### [Collected data]
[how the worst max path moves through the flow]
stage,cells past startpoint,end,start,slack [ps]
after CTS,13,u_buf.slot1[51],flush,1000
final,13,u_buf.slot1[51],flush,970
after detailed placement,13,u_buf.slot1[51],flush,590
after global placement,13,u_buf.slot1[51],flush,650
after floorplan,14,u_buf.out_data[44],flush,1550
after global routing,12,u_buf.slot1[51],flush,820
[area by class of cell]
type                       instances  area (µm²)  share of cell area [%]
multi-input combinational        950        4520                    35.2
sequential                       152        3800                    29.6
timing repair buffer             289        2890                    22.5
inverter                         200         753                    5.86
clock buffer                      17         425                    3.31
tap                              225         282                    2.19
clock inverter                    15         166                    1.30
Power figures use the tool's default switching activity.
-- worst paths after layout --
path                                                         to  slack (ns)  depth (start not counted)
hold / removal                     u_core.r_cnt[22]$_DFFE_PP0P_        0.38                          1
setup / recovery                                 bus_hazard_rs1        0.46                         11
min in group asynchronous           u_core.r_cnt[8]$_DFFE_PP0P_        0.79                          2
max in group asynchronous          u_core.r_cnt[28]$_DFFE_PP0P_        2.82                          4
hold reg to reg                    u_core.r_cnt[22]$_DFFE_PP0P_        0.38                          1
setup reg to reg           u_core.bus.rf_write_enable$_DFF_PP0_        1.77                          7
**config.mk**
```make
export PLATFORM = sky130hd
export DESIGN_NAME = lut_cfg_loader
export DESIGN_NICKNAME = d
export VERILOG_FILES = /design/src/rtl/lut_cfg_loader.sv
export SDC_FILE = /design/constraint.sdc
export NUM_CORES = 1
export LEC_CHECK = 0
export CORE_MARGIN = 2
export CORE_UTILIZATION = 40
export CTS_CLUSTER_SIZE = 30
export DETAILED_ROUTE_END_ITERATION = 7
export PLACE_DENSITY_LB_ADDON = 0.25
export RECOVER_POWER = 25
export SYNTH_ARGS = -nofsm -noshare
export SYNTH_HDL_FRONTEND = slang
export SYNTH_SLANG_ARGS = --single-unit
```
**constraint.sdc**
```tcl
create_clock -name cclk -period 5.7 [get_ports cclk]
set_clock_uncertainty 0.2 [all_clocks]
set_input_delay 1.14 -clock cclk [delete_from_list [all_inputs] [get_ports cclk]]
set_output_delay 1.14 -clock cclk [all_outputs]
set_load 0.02 [all_outputs]
```
**src/rtl/lut_cfg_loader.sv**
```systemverilog
// lut_cfg_loader: assembles streamed config words into LUT frames
// and commits them to each LUT in turn via a one-hot enable.
module lut_cfg_loader #(
  parameter int NUM_LUTS     = 8,
  parameter int INPUTS       = 4,
  parameter int MEM_SIZE     = 2**INPUTS,
  parameter int CONFIG_WIDTH = 4,
  parameter int IDX_W        = (NUM_LUTS > 1) ? $clog2(NUM_LUTS) : 1
) (
  input  logic                    cclk,
  input  logic                    rst_n,
  input  logic                    start,
  input  logic                    abort,
  input  logic                    s_valid,
  output logic                    s_ready,
  input  logic [CONFIG_WIDTH-1:0] s_data,
  output logic [MEM_SIZE-1:0]     config_out,
  output logic [NUM_LUTS-1:0]     cen,
  output logic [IDX_W-1:0]        lut_idx,
  output logic                    busy,
  output logic                    done
);

  localparam int W     = MEM_SIZE / CONFIG_WIDTH;
  localparam int CNT_W = (W > 1) ? $clog2(W) : 1;

  localparam logic [CNT_W-1:0] LAST_CNT = CNT_W'(W - 1);
  localparam logic [IDX_W-1:0] LAST_IDX = IDX_W'(NUM_LUTS - 1);

  if (NUM_LUTS < 1) begin : g_bad_luts
    $error("NUM_LUTS must be at least 1");
  end
  if ((MEM_SIZE % CONFIG_WIDTH) != 0) begin : g_bad_width
    $error("MEM_SIZE must be a multiple of CONFIG_WIDTH");
  end

  typedef enum logic [1:0] {
    S_IDLE,
    S_LOAD,
    S_COMMIT
  } state_e;

  state_e state_q, state_d;

  logic [CNT_W-1:0]    cnt_q, cnt_d;
  logic [IDX_W-1:0]    idx_q, idx_d;
  logic [MEM_SIZE-1:0] frame_q, frame_d;
  logic [MEM_SIZE-1:0] cfg_q, cfg_d;
  logic [NUM_LUTS-1:0] cen_q, cen_d;
  logic                done_q, done_d;

  logic hs;
  logic last_word;
  logic last_lut;
  int   off;

  assign last_word = (cnt_q == LAST_CNT);
  assign last_lut  = (idx_q == LAST_IDX);
  assign off       = int'(cnt_q) * CONFIG_WIDTH;
  assign hs        = s_valid && s_ready;

  always_ff @(posedge cclk or negedge rst_n) begin
    if (!rst_n) begin
      state_q <= S_IDLE;
    end else begin
      state_q <= state_d;
    end
  end

  always_comb begin
    state_d = state_q;
    if (abort) begin
      state_d = S_IDLE;
    end else begin
      unique case (state_q)
        S_IDLE: begin
          if (start) state_d = S_LOAD;
        end
        S_LOAD: begin
          if (hs && last_word) state_d = S_COMMIT;
        end
        S_COMMIT: begin
          state_d = last_lut ? S_IDLE : S_LOAD;
        end
        default: state_d = S_IDLE;
      endcase
    end
  end

  // Ready never looks at s_valid, only at state and abort.
  always_comb begin
    s_ready = (state_q == S_LOAD) && !abort;
    busy    = (state_q != S_IDLE);
  end

  always_comb begin
    cnt_d   = cnt_q;
    idx_d   = idx_q;
    frame_d = frame_q;
    cfg_d   = cfg_q;
    cen_d   = '0;
    done_d  = 1'b0;
    if (abort) begin
      cnt_d = '0;
      idx_d = '0;
    end else begin
      unique case (state_q)
        S_IDLE: begin
          if (start) begin
            cnt_d   = '0;
            idx_d   = '0;
            frame_d = '0;
          end
        end
        S_LOAD: begin
          if (hs) begin
            frame_d[off +: CONFIG_WIDTH] = s_data;
            if (last_word) begin
              cnt_d = '0;
              // Register the whole frame so the bus is stable with cen.
              cfg_d = frame_d;
              cen_d = NUM_LUTS'(1) << idx_q;
            end else begin
              cnt_d = cnt_q + CNT_W'(1);
            end
          end
        end
        S_COMMIT: begin
          if (last_lut) begin
            done_d = 1'b1;
          end else begin
            idx_d = idx_q + IDX_W'(1);
            cnt_d = '0;
          end
        end
        default: begin
          cnt_d = '0;
          idx_d = '0;
        end
      endcase
    end
  end

  always_ff @(posedge cclk or negedge rst_n) begin
    if (!rst_n) begin
      cnt_q   <= '0;
      idx_q   <= '0;
      frame_q <= '0;
      cfg_q   <= '0;
      cen_q   <= '0;
      done_q  <= 1'b0;
    end else begin
      cnt_q   <= cnt_d;
      idx_q   <= idx_d;
      frame_q <= frame_d;
      cfg_q   <= cfg_d;
      cen_q   <= cen_d;
      done_q  <= done_d;
    end
  end

  assign config_out = cfg_q;
  assign cen        = cen_q;
  assign lut_idx    = idx_q;
  assign done       = done_q;

endmodule

```
==> run metrics <==
period utilization=70.5%; first drt pass iteration count=4; GRT Residual Overflow=0; vias in the first global route=1778; antenna diode count=0; TritonCTS Buffers=5; DP Cell Count=311; io pins=39; Worst Max-Slew Pin Slew=2.52 ns; nets@finish=267; fillcell total=493; Post-DP Area=0.00268 mm^2; final design utilization=50.6%; hpwl dp=3.21 mm; Crit-path slowest cell=dlygate4sd3_1; worst-path fanout max=7; NetSw=0.147 mW; Power Density=230 mW/mm^2; Flop pwr share=54.5%; Clk pwr share=38.1%; WP depth=4; cells after synthesis=215; Max clock buf depth=2; failing checks=capacitance limit, slew limit; max-cap violations=1; Starting Density=41.5%; CTS Root Cell=clkbuf_8; die area=0.00633 mm^2; buffers added on ports=38; worst path cell trace=dlygate4sd3_1 > nor2_1 > and2_1 > clkdlybuf4s50_1; Total GRT Usage=17.5%; status=finished with violations; Post-CTS Hold Buffers=0; Tmin final=4.02 ns; worst hold path type=reg2reg; sequential area share after synthesis=52.6%; largest delay contributor family on the critical path=buffers and inverters; Leakage=1.26 nW; Pint=0.492 mW; CP Launch Type=primary input; CTS tree=done; CP Capture Type=output pin; largest net degree at the start of global routing=49; total power=0.640 mW; Synth top area share=52.6%; post-CTS sizing=0; Max transition margin=-68.3%; Placeable Area=0.00551 mm^2; reg2reg end=config_out[8]; setup TNS=0 ns; DRT iter0 DRCs=107; Reg2Reg Setup Slack=3.13 ns; Mapped Area=0.00228 mm^2; antenna violations before repair=0; Final Hold Fails=0; Vias=1754; Max VDD drop=0.104 mV; post-CTS repair timing setup buffer count=0; final setup fails=0; Yosys cell types=34; Die H=79.6 um; number of synthesized register bits=48; routed len/inst=15.6 um; Synth area leader=dfrtp_1; Worst Hold Depth=1; Finished Layout Cells=319; ratio of cells with drive above 1 in the final layout=4.86%; # DRC=0; first-pass GRT wire length=8.69 mm; Ys Warns=0; later-pin clock latency in the skew report=0.30 ns; crit path capture=s_ready; syn nets=236; most frequent cells in the layout=dfrtp_1 (48), a21oi_1 (40), clkdlybuf4s50_1 (35); WP buf/inv=2; ranking of synthesized cells by area=dfrtp_1 (53%), a21oi_1 (8.8%), ha_1 (6.6%), a32o_1 (4.8%), nor2b_1 (3.6%); Worst Setup Path Type=in2out; cell row count=27; Finished Cell Area=0.00278 mm^2; placer congestion estimate=0.777; sw frac=23.0%; CTS H-tree depth=2; hold path startpoint=frame_q[2]; achievable frequency=0.249 GHz; CP peak stage delay=0.62 ns; WP data arrival=2.68 ns; Sink Count=48; area grow syn2layout=21.9%; combinational group share of total power=7.4%; data required time at the worst endpoint=4.36 ns; Max Slew Vio Count=49; r2r startpoint=cnt_q[0]; antenna viol nets, final=0; Total Wirelength=4.99 mm; RSZ-0062 raised after global routing=false; Mean Syn Cell Area=10.6 um^2; FF-to-FF path depth=3; Vias/cell=5.50; Crit. Startpoint=abort; DIE WIDTH=79.6 um; commonest non-fill, non-tap cell in the layout=dfrtp_1; Clock transition at path regs=0.08 ns
`config.mk`:
```
export PLATFORM = sky130hd
export DESIGN_NAME = branch_predictor_flat
export DESIGN_NICKNAME = d
export VERILOG_FILES = /design/src/rtl/branch_predictor_pkg.sv /design/src/rtl/branch_predictor_if.sv /design/src/rtl/branch_predictor_sat_counter2.sv /design/src/rtl/branch_predictor.sv /design/src/flat_wrapper.sv
export SDC_FILE = /design/constraint.sdc
export NUM_CORES = 1
export LEC_CHECK = 0
export ABC_CLOCK_PERIOD_IN_PS = 6280
export CORE_MARGIN = 2
export CORE_UTILIZATION = 55
export CTS_CLUSTER_DIAMETER = 40
export DETAILED_ROUTE_END_ITERATION = 7
export GPL_TIMING_DRIVEN = 1
export PLACE_DENSITY = 0.7
export SETUP_SLACK_MARGIN = 0.3
export SLEW_MARGIN = 15
export SYNTH_ARGS = -nofsm -noshare
export SYNTH_HDL_FRONTEND = slang
export SYNTH_SLANG_ARGS = --single-unit
```
`constraint.sdc`:
```
create_clock -name clk -period 6.28 [get_ports clk]
set_input_delay 0.628 -clock clk [delete_from_list [all_inputs] [get_ports clk]]
set_output_delay 0.628 -clock clk [all_outputs]
set_load 0.02 [all_outputs]
```
[config.mk]
export PLATFORM = sky130hd
export DESIGN_NAME = hm3_reg_bus_initiator
export DESIGN_NICKNAME = d
export VERILOG_FILES = /design/src/rtl/hm3_reg_bus_initiator.sv
export SDC_FILE = /design/constraint.sdc
export NUM_CORES = 1
export LEC_CHECK = 0
export CAP_MARGIN = 20
export CORE_ASPECT_RATIO = 0.9
export CORE_MARGIN = 2
export CORE_UTILIZATION = 38
export CTS_CLUSTER_SIZE = 14
export DETAILED_ROUTE_END_ITERATION = 12
export GPL_ROUTABILITY_DRIVEN = 0
export PLACE_DENSITY = 0.87
export SYNTH_ARGS = -nofsm -noshare
export SYNTH_HDL_FRONTEND = slang
export SYNTH_SLANG_ARGS = --single-unit
[constraint.sdc]
create_clock -name reg_clk -period 3.2 [get_ports reg_clk]
set_input_delay 0.96 -clock reg_clk [delete_from_list [all_inputs] [get_ports reg_clk]]
set_output_delay 0.96 -clock reg_clk [all_outputs]
set_load 0.02 [all_outputs]
[src/rtl/hm3_reg_bus_initiator.sv]
// hm3_reg_bus_initiator
// Turns Avalon-MM slave reads/writes (from the HPS lightweight bridge) into
// single-cycle read_reg / write_reg strobes for the GPIO/ADC/touch-sense
// register decoder. The address and write data are held while the decoder
// pipeline runs. Read data is captured after a fixed latency. The master is
// stalled with avs_waitrequest until the access completes.
//
// Ports
//   reg_clk, reset_in        : clock, asynchronous active-high reset
//   avs_address/read/write/writedata, avs_readdata, avs_waitrequest
//                            : Avalon-MM slave side (word address)
//   chip_sel, read_reg, write_reg, busaddress, busdata_out, busdata_in
//                            : decoder strobe bus
//   busy                     : high whenever an access is in flight
module hm3_reg_bus_initiator #(
    parameter int AddrWidth   = 16,
    parameter int BusWidth    = 32,
    parameter int ReadLatency = 4,   // 1..255
    parameter int WriteHold   = 3    // 1..255
) (
    input  logic                 reg_clk,
    input  logic                 reset_in,
    input  logic [AddrWidth-3:0] avs_address,
    input  logic                 avs_read,
    input  logic                 avs_write,
    input  logic [BusWidth-1:0]  avs_writedata,
    output logic [BusWidth-1:0]  avs_readdata,
    output logic                 avs_waitrequest,
    output logic                 chip_sel,
    output logic                 read_reg,
    output logic                 write_reg,
    output logic [AddrWidth-3:0] busaddress,
    output logic [BusWidth-1:0]  busdata_out,
    input  logic [BusWidth-1:0]  busdata_in,
    output logic                 busy
);

    localparam logic [7:0] LP_RLAT  = 8'(ReadLatency);
    localparam logic [7:0] LP_WHOLD = 8'(WriteHold);

    typedef enum logic [2:0] {
        S_IDLE, S_WSTROBE, S_WHOLD, S_RSTROBE, S_RWAIT, S_DONE
    } state_t;

    state_t                r_state;
    logic [7:0]            r_cnt;
    logic [AddrWidth-3:0]  r_addr;
    logic [BusWidth-1:0]   r_wdata;
    logic [BusWidth-1:0]   r_rdata;
    logic                  r_wait;
    logic                  r_cs;
    logic                  r_rd;
    logic                  r_wr;
    logic                  r_busy;

    always_ff @(posedge reg_clk or posedge reset_in) begin
        if (reset_in) begin
            r_state <= S_IDLE;
            r_cnt   <= '0;
            r_addr  <= '0;
            r_wdata <= '0;
            r_rdata <= '0;
            r_wait  <= 1'b1;
            r_cs    <= 1'b0;
            r_rd    <= 1'b0;
            r_wr    <= 1'b0;
            r_busy  <= 1'b0;
        end else begin
            // strobes are single-cycle: only the acceptance branch raises them
            r_rd <= 1'b0;
            r_wr <= 1'b0;
            case (r_state)
                S_IDLE: begin
                    // write has priority if both requests are (illegally) high
                    if (avs_write) begin
                        r_addr  <= avs_address;
                        r_wdata <= avs_writedata;
                        r_cnt   <= LP_WHOLD;
                        r_wr    <= 1'b1;
                        r_cs    <= 1'b1;
                        r_busy  <= 1'b1;
                        r_state <= S_WSTROBE;
                    end else if (avs_read) begin
                        r_addr  <= avs_address;
                        r_cnt   <= LP_RLAT;
                        r_rd    <= 1'b1;
                        r_cs    <= 1'b1;
                        r_busy  <= 1'b1;
                        r_state <= S_RSTROBE;
                    end
                end
                S_WSTROBE: r_state <= S_WHOLD;
                S_WHOLD: begin
                    r_cnt <= r_cnt - 8'd1;
                    // count reaches zero on this edge
                    if (r_cnt <= 8'd1) begin
                        r_wait  <= 1'b0;
                        r_state <= S_DONE;
                    end
                end
                S_RSTROBE: r_state <= S_RWAIT;
                S_RWAIT: begin
                    r_cnt <= r_cnt - 8'd1;
                    if (r_cnt <= 8'd1) begin
                        r_rdata <= busdata_in;
                        r_wait  <= 1'b0;
                        r_state <= S_DONE;
                    end
                end
                S_DONE: begin
                    // always return to IDLE so back-to-back strobes get a low gap
                    r_wait  <= 1'b1;
                    r_cs    <= 1'b0;
                    r_busy  <= 1'b0;
                    r_state <= S_IDLE;
                end
                default: r_state <= S_IDLE;
            endcase
        end
    end

    assign avs_readdata    = r_rdata;
    assign avs_waitrequest = r_wait;
    assign chip_sel        = r_cs;
    assign read_reg        = r_rd;
    assign write_reg       = r_wr;
    assign busaddress      = r_addr;
    assign busdata_out     = r_wdata;
    assign busy            = r_busy;

endmodule
--- config.mk ---
export PLATFORM = sky130hd
export DESIGN_NAME = axi4_min_initiator
export DESIGN_NICKNAME = d
export VERILOG_FILES = /design/src/rtl/axi_min_pkg.sv /design/src/rtl/axi_min_phase_timer.sv /design/src/rtl/axi4_min_initiator.sv
export SDC_FILE = /design/constraint.sdc
export NUM_CORES = 1
export LEC_CHECK = 0
export CORE_MARGIN = 3
export CORE_UTILIZATION = 40
export CTS_CLUSTER_SIZE = 30
export DETAILED_ROUTE_END_ITERATION = 8
export GPL_TIMING_DRIVEN = 0
export PLACE_DENSITY = 0.72
export SKIP_LAST_GASP = 1
export SYNTH_ARGS = -nofsm -noshare
export SYNTH_HDL_FRONTEND = slang
export SYNTH_HIERARCHICAL = 1
export SYNTH_SLANG_ARGS = --single-unit
--- constraint.sdc ---
create_clock -name clk -period 2.2 [get_ports clk]
set_clock_uncertainty 0.1 [all_clocks]
set_input_delay 0.44 -clock clk [delete_from_list [all_inputs] [get_ports clk]]
set_output_delay 0.44 -clock clk [all_outputs]
set_load 0.01 [all_outputs]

### [Exercise]
Scan the records above for the lines holding "r_wdata <= '0;" and "end else if". Transcribe those two and every line between them word for word, and no others.

### [Solved problem]
            r_wdata <= '0;
            r_rdata <= '0;
            r_wait  <= 1'b1;
            r_cs    <= 1'b0;
            r_rd    <= 1'b0;
            r_wr    <= 1'b0;
            r_busy  <= 1'b0;
        end else begin
            // strobes are single-cycle: only the acceptance branch raises them
            r_rd <= 1'b0;
            r_wr <= 1'b0;
            case (r_state)
                S_IDLE: begin
                    // write has priority if both requests are (illegally) high
                    if (avs_write) begin
                        r_addr  <= avs_address;
                        r_wdata <= avs_writedata;
                        r_cnt   <= LP_WHOLD;
                        r_wr    <= 1'b1;
                        r_cs    <= 1'b1;
                        r_busy  <= 1'b1;
                        r_state <= S_WSTROBE;
                    end else if (avs_read) begin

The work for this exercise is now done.